RSS
热门关键字:  数据挖掘  数据仓库  商业智能  人工智能  搜索引擎

Anonymous web data from www.microsoft.com

来源: 作者:unkonwn 时间:2004-12-11 点击:

Anonymous web data from www.microsoft.com

Data Type

relational, multivariate

Abstract

This dataset records which areas (Vroots) of www.microsoft.com each user visited in a one-week timeframe in Feburary 1998.

数据挖掘实验室

Sources

Original Owner and Donor

Jack S. Breese, David Heckerman, Carl M. Kadie
Microsoft Research, Redmond WA, 98052-6399, USA
breese@microsoft.com, heckerma@microsoft.com, carlk@microsoft.com
 数据挖掘研究院 
Date Donated: November 30, 1998

Data Characteristics

The data was created by sampling and processing the www.microsoft.com logs.

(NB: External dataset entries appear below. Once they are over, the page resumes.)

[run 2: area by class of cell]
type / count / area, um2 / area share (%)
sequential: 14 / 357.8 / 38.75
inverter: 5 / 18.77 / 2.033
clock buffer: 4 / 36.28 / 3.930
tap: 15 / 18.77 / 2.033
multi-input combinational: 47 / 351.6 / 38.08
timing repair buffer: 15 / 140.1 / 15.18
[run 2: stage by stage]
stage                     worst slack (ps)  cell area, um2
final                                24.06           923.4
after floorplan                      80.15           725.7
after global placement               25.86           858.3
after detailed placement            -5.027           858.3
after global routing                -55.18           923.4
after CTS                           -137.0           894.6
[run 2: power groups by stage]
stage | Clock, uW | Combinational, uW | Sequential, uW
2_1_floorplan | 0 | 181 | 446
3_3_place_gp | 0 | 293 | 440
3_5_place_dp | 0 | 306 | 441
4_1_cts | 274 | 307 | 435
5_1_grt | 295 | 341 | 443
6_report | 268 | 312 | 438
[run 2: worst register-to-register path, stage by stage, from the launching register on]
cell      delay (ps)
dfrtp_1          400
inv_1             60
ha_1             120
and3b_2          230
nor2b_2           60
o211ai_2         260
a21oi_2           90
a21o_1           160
===== src/rtl/ones_count_seq.sv =====
module ones_count_seq #(
  parameter int AW  = 3,
  parameter int OPW = 3,
  parameter logic [AW-1:0] R_DATA = 1,
  parameter logic [AW-1:0] R_MASK = 2,
  parameter logic [AW-1:0] R_CNT  = 3,
  parameter logic [AW-1:0] R_TMP  = 4
) (
  input  logic                       clk,
  input  logic                       rst_n,
  input  logic                       start,
  input  logic                       data_zero,
  output logic [2+2*OPW+3*(AW+1)-1:0] ctrl_word,
  output logic                       done
);
  localparam int CW     = 2 + 2*OPW + 3*(AW+1);
  localparam int IE_BIT = CW - 1;
  localparam int OE_BIT = CW - 2;
  localparam int WE_BIT = 2*(AW+1) + AW;

  localparam logic [OPW-1:0] ALU_AND = OPW'(0);
  localparam logic [OPW-1:0] ALU_ADD = OPW'(4);
  localparam logic [OPW-1:0] ALU_INC = OPW'(6);
  localparam logic [OPW-1:0] SH_PASS = OPW'(0);
  localparam logic [OPW-1:0] SH_SHR  = OPW'(1);
  localparam logic [AW-1:0]  R_NONE  = '0;

  typedef enum logic [3:0] {
    ST_IDLE, ST_LOAD, ST_CLR, ST_MASK, ST_AND, ST_ACC, ST_SHR, ST_CHK, ST_EMIT
  } state_t;

  state_t state, state_nx;

  function automatic logic [CW-1:0] mk(
    input logic ie, input logic oe,
    input logic [OPW-1:0] alu, input logic [OPW-1:0] sh,
    input logic we, input logic [AW-1:0] wa,
    input logic ea, input logic [AW-1:0] aa,
    input logic eb, input logic [AW-1:0] ba);
    return {ie, oe, alu, sh, we, wa, ea, aa, eb, ba};
  endfunction

  always_comb begin
    state_nx = state;
    case (state)
      ST_IDLE: if (start) state_nx = ST_LOAD;
      ST_LOAD: state_nx = ST_CLR;
      ST_CLR:  state_nx = ST_MASK;
      ST_MASK: state_nx = data_zero ? ST_EMIT : ST_AND;
      ST_AND:  state_nx = ST_ACC;
      ST_ACC:  state_nx = ST_SHR;
      ST_SHR:  state_nx = ST_CHK;
      ST_CHK:  state_nx = data_zero ? ST_EMIT : ST_AND;
      ST_EMIT: state_nx = ST_IDLE;
      default: state_nx = ST_IDLE;
    endcase
  end

  always_ff @(posedge clk) begin
    if (!rst_n) state <= ST_IDLE;
    else        state <= state_nx;
  end

  always_comb begin
    case (state)
      ST_LOAD: ctrl_word = mk(1'b1, 1'b0, ALU_AND, SH_PASS, 1'b1, R_DATA, 1'b0, R_NONE, 1'b0, R_NONE);
      ST_CLR:  ctrl_word = mk(1'b0, 1'b0, ALU_ADD, SH_PASS, 1'b1, R_CNT,  1'b0, R_NONE, 1'b0, R_NONE);
      ST_MASK: ctrl_word = mk(1'b0, 1'b0, ALU_INC, SH_PASS, 1'b1, R_MASK, 1'b0, R_NONE, 1'b0, R_NONE);
      ST_AND:  ctrl_word = mk(1'b0, 1'b0, ALU_AND, SH_PASS, 1'b1, R_TMP,  1'b1, R_DATA, 1'b1, R_MASK);
      ST_ACC:  ctrl_word = mk(1'b0, 1'b0, ALU_ADD, SH_PASS, 1'b1, R_CNT,  1'b1, R_CNT,  1'b1, R_TMP);
      ST_SHR:  ctrl_word = mk(1'b0, 1'b0, ALU_ADD, SH_SHR,  1'b1, R_DATA, 1'b1, R_DATA, 1'b0, R_NONE);
      ST_EMIT: ctrl_word = mk(1'b0, 1'b1, ALU_ADD, SH_PASS, 1'b0, R_NONE, 1'b1, R_CNT,  1'b0, R_NONE);
      default: ctrl_word = '0;
    endcase
  end

  assign done = (state == ST_EMIT);

  assert_done_single_R6: assert property (@(posedge clk) disable iff (!rst_n)
    done |=> !done);

  assert_idle_after_done_R6: assert property (@(posedge clk) disable iff (!rst_n)
    done |=> (ctrl_word == '0));

  assert_start_loads_R3: assert property (@(posedge clk) disable iff (!rst_n)
    (state == ST_IDLE && start) |=> (ctrl_word[IE_BIT] && ctrl_word[WE_BIT]));

  assert_busy_start_ignored_R7: assert property (@(posedge clk) disable iff (!rst_n)
    (state != ST_IDLE && start) |=> !ctrl_word[IE_BIT]);

  assert_pretest_exit_R4: assert property (@(posedge clk) disable iff (!rst_n)
    (state == ST_MASK && data_zero) |=> done);

  assert_shift_then_test_R5: assert property (@(posedge clk) disable iff (!rst_n)
    (state == ST_SHR) |=> (ctrl_word == '0 && !done));

  assert_loop_reentry_R5: assert property (@(posedge clk) disable iff (!rst_n)
    (state == ST_CHK && !data_zero) |=> (!done && ctrl_word[WE_BIT] && !ctrl_word[OE_BIT]));

  assert_emit_no_write_R1: assert property (@(posedge clk) disable iff (!rst_n)
    done |-> (ctrl_word[OE_BIT] && !ctrl_word[WE_BIT]));
endmodule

The data records the use of www.microsoft.com by 38000 anonymous, randomly-selected users. For each user, the data lists all the areas of the web site (Vroots) that the user visited in a one week timeframe.

数据挖掘研究院

Users are identified only by a sequential number, for example, User #14988, User #14989, etc. The file contains no personally identifiable information. The 294 Vroots are identified by their title (e.g. "NetShow for PowerPoint") and URL (e.g. "/stream"). The data comes from one week in February, 1998.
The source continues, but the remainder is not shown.